Vibra Wrap is a compression garment that the manufacturers (Allstar Products) claim also adds massage therapy to your affected area. They state you can put Vibra Wrap around places like your waist, knee, wrist or lower back it will increase circulation and blood flow, providing relief from sore joints or muscles due to work or age.

How Vibra Wrap Works

Vibra Wrap a battery-powered device that appears to function as both a compressor and massager; however the type of batteries it uses is not listed and Allstar Products had no further information.

To use Vibra Wrap, wrap and close it around your waist, elbow, or other area that is giving you discomfort or pain. Then, press the button. They state Vibra Wrap pulsates at 10,000 micro vibrations per second and, combined with compression, will help your blood circulate better and your joints and muscles to be less stiff. 

Vibra Wrap Costs…

$32.85 – this is pitched as $19.95 and you if you buy one you get one free, but not only do they charge you $7.95 in P&H for the first Vibra Wrap, but also another $4.95 in fees for the supposedly free second one.
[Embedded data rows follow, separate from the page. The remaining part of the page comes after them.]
<file path="config.mk">
export PLATFORM = sky130hd
export DESIGN_NAME = stream_in_word_packer
export DESIGN_NICKNAME = d
export VERILOG_FILES = /design/src/rtl/stream_in_pkg.sv /design/src/rtl/stream_in_sync_fifo.sv /design/src/rtl/stream_in_word_packer.sv
export SDC_FILE = /design/constraint.sdc
export NUM_CORES = 1
export LEC_CHECK = 0
export CAP_MARGIN = 20
export CORE_UTILIZATION = 35
export CTS_CLUSTER_SIZE = 8
export DETAILED_ROUTE_END_ITERATION = 8
export PLACE_DENSITY = 0.55
export SKIP_CTS_REPAIR_TIMING = 1
export SYNTH_ARGS = -nofsm -noshare
export SYNTH_HDL_FRONTEND = slang
export SYNTH_SLANG_ARGS = --single-unit
</file>
<file path="constraint.sdc">
create_clock -name clk_100 -period 5.73 [get_ports clk_100]
set_input_delay 0.573 -clock clk_100 [delete_from_list [all_inputs] [get_ports clk_100]]
set_output_delay 0.573 -clock clk_100 [all_outputs]
set_load 0.02 [all_outputs]
</file>
===== src/rtl/mem_stage.sv =====
// ---------------------------------------------------------------------------
// mem_stage -- MEM pipeline stage of the five-stage MIPS core (between EXE/WB)
//
// Latches the EXE result bus, waits for the data-SRAM response of loads and
// stores issued in EXE, aligns load data (sign/zero extension, LWL/LWR merge)
// and produces the MEM->WB bus with per-byte register-file write strobes.
// Also drives a forward/block bus back to ID.
//
// Ports:
//   clk, resetn        clock, synchronous active-low reset
//   ws_allowin         WB can accept this cycle
//   ms_allowin         MEM can accept this cycle
//   es_to_ms_valid     EXE offers an instruction
//   es_to_ms_bus       {mem_req, ld_type[2:0], gr_we, dest[4:0], rt_value,
//                       alu_result, pc}
//   ms_to_ws_valid     MEM offers an instruction to WB
//   ms_to_ws_bus       {rf_we[3:0], gr_we, dest[4:0], final_result, pc}
//   ms_to_ds_bus       {fwd_valid, fwd_blk, dest[4:0], result}
//   data_sram_data_ok  response for the oldest outstanding request
//   data_sram_rdata    load data, valid with data_ok
// ---------------------------------------------------------------------------
module mem_stage #(
    parameter int ES_TO_MS_BUS_WD = 106,
    parameter int MS_TO_WS_BUS_WD = 74,
    parameter int MS_TO_DS_BUS_WD = 39
) (
    input  logic                       clk,
    input  logic                       resetn,
    input  logic                       ws_allowin,
    output logic                       ms_allowin,
    input  logic                       es_to_ms_valid,
    input  logic [ES_TO_MS_BUS_WD-1:0] es_to_ms_bus,
    output logic                       ms_to_ws_valid,
    output logic [MS_TO_WS_BUS_WD-1:0] ms_to_ws_bus,
    output logic [MS_TO_DS_BUS_WD-1:0] ms_to_ds_bus,
    input  logic                       data_sram_data_ok,
    input  logic [31:0]                data_sram_rdata
);

    typedef enum logic [1:0] {
        S_EMPTY = 2'd0,
        S_WAIT  = 2'd1,
        S_READY = 2'd2
    } state_t;

    localparam logic [2:0] LD_NONE = 3'd0;
    localparam logic [2:0] LD_LB   = 3'd1;
    localparam logic [2:0] LD_LBU  = 3'd2;
    localparam logic [2:0] LD_LH   = 3'd3;
    localparam logic [2:0] LD_LHU  = 3'd4;
    localparam logic [2:0] LD_LW   = 3'd5;
    localparam logic [2:0] LD_LWL  = 3'd6;
    localparam logic [2:0] LD_LWR  = 3'd7;

    state_t                     state;
    state_t                     state_next;
    logic [ES_TO_MS_BUS_WD-1:0] bus_r;
    logic [31:0]                data_buf;

    logic        ms_valid;
    logic        ms_ready_go;
    logic        accept;
    logic        capture;

    logic        mem_req;
    logic [2:0]  ld_type;
    logic        gr_we;
    logic [4:0]  dest;
    logic [31:0] rt_value;
    logic [31:0] alu_result;
    logic [31:0] pc;
    logic [1:0]  addr_lo;

    logic [7:0]  byte_sel;
    logic [15:0] half_sel;
    logic [31:0] final_result;
    logic [3:0]  rf_we;
    logic        fwd_valid;
    logic        fwd_blk;

    assign {mem_req, ld_type, gr_we, dest, rt_value, alu_result, pc} = bus_r;
    assign addr_lo = alu_result[1:0];

    // The stage holds an instruction exactly when it is not EMPTY.
    assign ms_valid    = (state != S_EMPTY);
    assign ms_ready_go = (state == S_READY);
    assign ms_allowin  = !ms_valid || (ms_ready_go && ws_allowin);
    assign accept      = es_to_ms_valid && ms_allowin;
    // Only a response in WAIT belongs to us; data_ok elsewhere is ignored.
    assign capture     = (state == S_WAIT) && data_sram_data_ok;

    // ---------------- state register ----------------
    // NOTE: sequential state uses non-blocking (<=) so every flop samples the
    // pre-edge values; reset is synchronous, tested inside the clocked block.
    always_ff @(posedge clk) begin
        if (!resetn) begin
            state <= S_EMPTY;
        end else begin
            state <= state_next;
        end
    end

    // NOTE: the bus register and data buffer carry no reset -- every consumer
    // is qualified by ms_valid / state, so their contents after reset are
    // irrelevant and resetting them would only add fan-out on resetn.
    always_ff @(posedge clk) begin
        if (accept) begin
            bus_r <= es_to_ms_bus;
        end
        if (capture) begin
            data_buf <= data_sram_rdata;
        end
    end

    // ---------------- next-state logic ----------------
    // NOTE: every always_comb output gets a default first, so no path can
    // leave it unassigned and infer a latch.
    always_comb begin
        state_next = state;
        unique case (state)
            S_EMPTY: begin
                if (accept) begin
                    state_next = es_to_ms_bus[105] ? S_WAIT : S_READY;
                end
            end
            S_WAIT: begin
                if (data_sram_data_ok) begin
                    state_next = S_READY;
                end
            end
            S_READY: begin
                if (ws_allowin) begin
                    if (accept) begin
                        state_next = es_to_ms_bus[105] ? S_WAIT : S_READY;
                    end else begin
                        state_next = S_EMPTY;
                    end
                end
            end
            default: state_next = S_EMPTY;
        endcase
    end

    // ---------------- output / datapath logic ----------------
    always_comb begin
        byte_sel = data_buf[7:0];
        unique case (addr_lo)
            2'd0: byte_sel = data_buf[7:0];
            2'd1: byte_sel = data_buf[15:8];
            2'd2: byte_sel = data_buf[23:16];
            2'd3: byte_sel = data_buf[31:24];
            default: byte_sel = data_buf[7:0];
        endcase
        half_sel = addr_lo[1] ? data_buf[31:16] : data_buf[15:0];

        final_result = alu_result;
        rf_we        = 4'b1111;
        unique case (ld_type)
            LD_NONE: final_result = alu_result;
            LD_LB:   final_result = {{24{byte_sel[7]}}, byte_sel};
            LD_LBU:  final_result = {24'd0, byte_sel};
            LD_LH:   final_result = {{16{half_sel[15]}}, half_sel};
            LD_LHU:  final_result = {16'd0, half_sel};
            LD_LW:   final_result = data_buf;
            // LWL fills the upper bytes from memory, keeping rt's low bytes.
            LD_LWL: begin
                unique case (addr_lo)
                    2'd0: begin final_result = {data_buf[7:0],  rt_value[23:0]}; rf_we = 4'b1000; end
                    2'd1: begin final_result = {data_buf[15:0], rt_value[15:0]}; rf_we = 4'b1100; end
                    2'd2: begin final_result = {data_buf[23:0], rt_value[7:0]};  rf_we = 4'b1110; end
                    default: begin final_result = data_buf;                      rf_we = 4'b1111; end
                endcase
            end
            // LWR fills the lower bytes from memory, keeping rt's high bytes.
            LD_LWR: begin
                unique case (addr_lo)
                    2'd0: begin final_result = data_buf;                          rf_we = 4'b1111; end
                    2'd1: begin final_result = {rt_value[31:24], data_buf[31:8]};  rf_we = 4'b0111; end
                    2'd2: begin final_result = {rt_value[31:16], data_buf[31:16]}; rf_we = 4'b0011; end
                    default: begin final_result = {rt_value[31:8], data_buf[31:24]}; rf_we = 4'b0001; end
                endcase
            end
            default: final_result = alu_result;
        endcase
    end

    // A load still waiting for its data cannot forward; ID must stall on it.
    assign fwd_valid = ms_valid && gr_we && (dest != 5'd0);
    assign fwd_blk   = fwd_valid && (ld_type != LD_NONE) && (state == S_WAIT);

    assign ms_to_ws_valid = ms_valid && ms_ready_go;
    assign ms_to_ws_bus   = {rf_we, gr_we, dest, final_result, pc};
    assign ms_to_ds_bus   = {fwd_valid, fwd_blk, dest, final_result};

endmodule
You have 30 days to try Vibra Wrap – if it doesn’t stimulate and relief soreness like they promise, return for your money (meaning just the $19.95, not the fees) back, minus return shipping.

Bottom Line: Is Vibra Wrap a Scam?

Vibra Wrap claims that its combination of compression and vibration is a revolutionary way to combat stiff joints or arthritis. But is this combo a good idea? 

First, let’s examine compression: there are indeed numerous medical studies that show the benefits of compression, helping with oxygen/blood flow and improve movement (see here, here and here).

However, Vibra Wrap’s main focus seems to be on lower back pain, and studies about compression around the back are more mixed. UC Riverside notes that while using a back brace may alleviate pain, it may give a false sense of strength, resulting in further injury. 

As to vibration, a study posted on the Arthritis Foundation website showed 40% less pain in elderly patients who used a vibrating device on their stiff joints. However, it was not studied how long this lasted and the device used was not available to the general public.

Another British Study of electronic massagers noted that there was a “significant lack of consumer confidence” in these types of products and that the vibrating was often reported as ineffective and sometimes painful. 

In other words, there may be some benefits of combining the two, but it’s still very important to not over exert yourself (and don’t use the vibration to heal your sprained ankle!)